### TASK TO CARRY OUT
Say how many lines of the listing below hold the string "cells", and say nothing else.

----------------------------------------

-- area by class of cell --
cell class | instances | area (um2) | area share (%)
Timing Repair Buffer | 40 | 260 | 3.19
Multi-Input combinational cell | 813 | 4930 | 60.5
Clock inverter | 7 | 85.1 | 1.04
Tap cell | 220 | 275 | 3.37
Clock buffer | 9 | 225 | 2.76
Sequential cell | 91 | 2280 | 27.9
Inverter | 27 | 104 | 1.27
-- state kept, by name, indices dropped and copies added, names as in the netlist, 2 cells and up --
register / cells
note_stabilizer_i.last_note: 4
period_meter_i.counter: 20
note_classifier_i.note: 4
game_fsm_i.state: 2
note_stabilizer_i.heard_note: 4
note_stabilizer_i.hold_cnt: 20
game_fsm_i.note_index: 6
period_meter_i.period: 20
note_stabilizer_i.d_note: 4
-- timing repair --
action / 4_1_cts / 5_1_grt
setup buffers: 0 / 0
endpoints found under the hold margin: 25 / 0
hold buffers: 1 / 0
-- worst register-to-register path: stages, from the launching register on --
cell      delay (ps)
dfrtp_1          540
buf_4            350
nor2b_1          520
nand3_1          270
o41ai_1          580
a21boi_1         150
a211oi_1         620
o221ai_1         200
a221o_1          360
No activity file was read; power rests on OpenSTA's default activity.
## config.mk

```make
export PLATFORM = sky130hd
export DESIGN_NAME = register_file
export DESIGN_NICKNAME = d
export VERILOG_FILES = /design/src/isa_pkg.sv /design/src/register_file.sv
export VERILOG_INCLUDE_DIRS = /design/src
export SDC_FILE = /design/constraint.sdc
export NUM_CORES = 1
export LEC_CHECK = 0
export BUFFER_PORTS_ARGS = -buffer_cell sky130_fd_sc_hd__buf_2
export CAP_MARGIN = 15
export CELL_PAD_IN_SITES_DETAIL_PLACEMENT = 1
export CELL_PAD_IN_SITES_GLOBAL_PLACEMENT = 2
export CORE_ASPECT_RATIO = 1.5
export CORE_MARGIN = 3
export CORE_UTILIZATION = 25
export CTS_CLUSTER_DIAMETER = 40
export DETAILED_ROUTE_END_ITERATION = 10
export PLACE_DENSITY_LB_ADDON = 0.08
export SLEW_MARGIN = 10
export SYNTH_ARGS = -nofsm -noshare
export SYNTH_HDL_FRONTEND = slang
export SYNTH_SLANG_ARGS = --single-unit
```

## constraint.sdc

```tcl
create_clock -name clk -period 2.64 [get_ports clk]
set_input_delay 0.396 -clock clk [delete_from_list [all_inputs] [get_ports clk]]
set_output_delay 0.396 -clock clk [all_outputs]
set_load 0.1 [all_outputs]
```

## src/cpu_defines.svh

```systemverilog
`ifndef CPU_DEFINES_SVH
`define CPU_DEFINES_SVH

`define WORD_SIZE       16
`define REG_ADDR_SIZE   2
`define NUM_REGS        4
`define DMEM_DEPTH      256

// Instruction fields
`define OPCODE_MSB      15
`define OPCODE_LSB      12
`define RS_MSB          11
`define RS_LSB          10
`define RT_MSB          9
`define RT_LSB          8
`define RD_MSB          7
`define RD_LSB          6
`define FUNC_MSB        5
`define FUNC_LSB        0
`define IMM_MSB         7
`define IMM_LSB         0
`define TARGET_MSB      11
`define TARGET_LSB      0

`define JAL_LINK_REG    2       // Link register for JAL

`endif

```

## src/isa_pkg.sv

```systemverilog
`include "cpu_defines.svh"

package isa_pkg;

    typedef logic [`WORD_SIZE-1:0]           word_t;
    typedef logic [`REG_ADDR_SIZE-1:0]       reg_addr_t;
    typedef logic [`IMM_MSB-`IMM_LSB:0]      imm_t;

    typedef enum logic [3:0] {
        OP_BNE   = 4'd0,
        OP_BEQ   = 4'd1,
        OP_BGZ   = 4'd2,
        OP_BLZ   = 4'd3,
        OP_ADI   = 4'd4,
        OP_ORI   = 4'd5,
        OP_LHI   = 4'd6,
        OP_LWD   = 4'd7,
        OP_SWD   = 4'd8,
        OP_JMP   = 4'd9,
        OP_JAL   = 4'd10,
        OP_RTYPE = 4'd15
    } opcode_e;

    typedef enum logic [5:0] {
        FN_ADD = 6'd0,
        FN_SUB = 6'd1,
        FN_AND = 6'd2,
        FN_ORR = 6'd3,
        FN_NOT = 6'd4,
        FN_TCP = 6'd5,
        FN_SHL = 6'd6,
        FN_SHR = 6'd7,
        FN_WWD = 6'd28,
        FN_HLT = 6'd29
    } func_e;

    typedef enum logic [3:0] {
        ALU_ADD, ALU_SUB, ALU_AND, ALU_OR, ALU_NOT,
        ALU_TCP, ALU_SHL, ALU_SHR,
        ALU_LHI     // b into the upper byte
    } alu_op_e;

endpackage

```

## src/register_file.sv

```systemverilog
`timescale 1ns/1ns
`include "cpu_defines.svh"

module register_file (
    input  logic               clk,
    input  logic               reset_n,
    input  isa_pkg::reg_addr_t read_addr_a,
    input  isa_pkg::reg_addr_t read_addr_b,
    input  isa_pkg::reg_addr_t write_addr,
    input  isa_pkg::word_t     write_data,
    input  logic               write_en,
    output isa_pkg::word_t     read_data_a,
    output isa_pkg::word_t     read_data_b
);

    isa_pkg::word_t regs [`NUM_REGS];

    always_ff @(posedge clk) begin
        if (reset_n) begin
            for (int i = 0; i < `NUM_REGS; i++) begin
                regs[i] <= '0;
            end
        end else if (write_en) begin
            regs[write_addr] <= write_data;
        end
    end

    // Write-through lets ID see the value retiring in WB
    assign read_data_a = (write_en && write_addr == read_addr_a) ? write_data : regs[read_addr_a];
    assign read_data_b = (write_en && write_addr == read_addr_b) ? write_data : regs[read_addr_b];

endmodule

```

----------------------------------------

### WRITTEN REPLY
2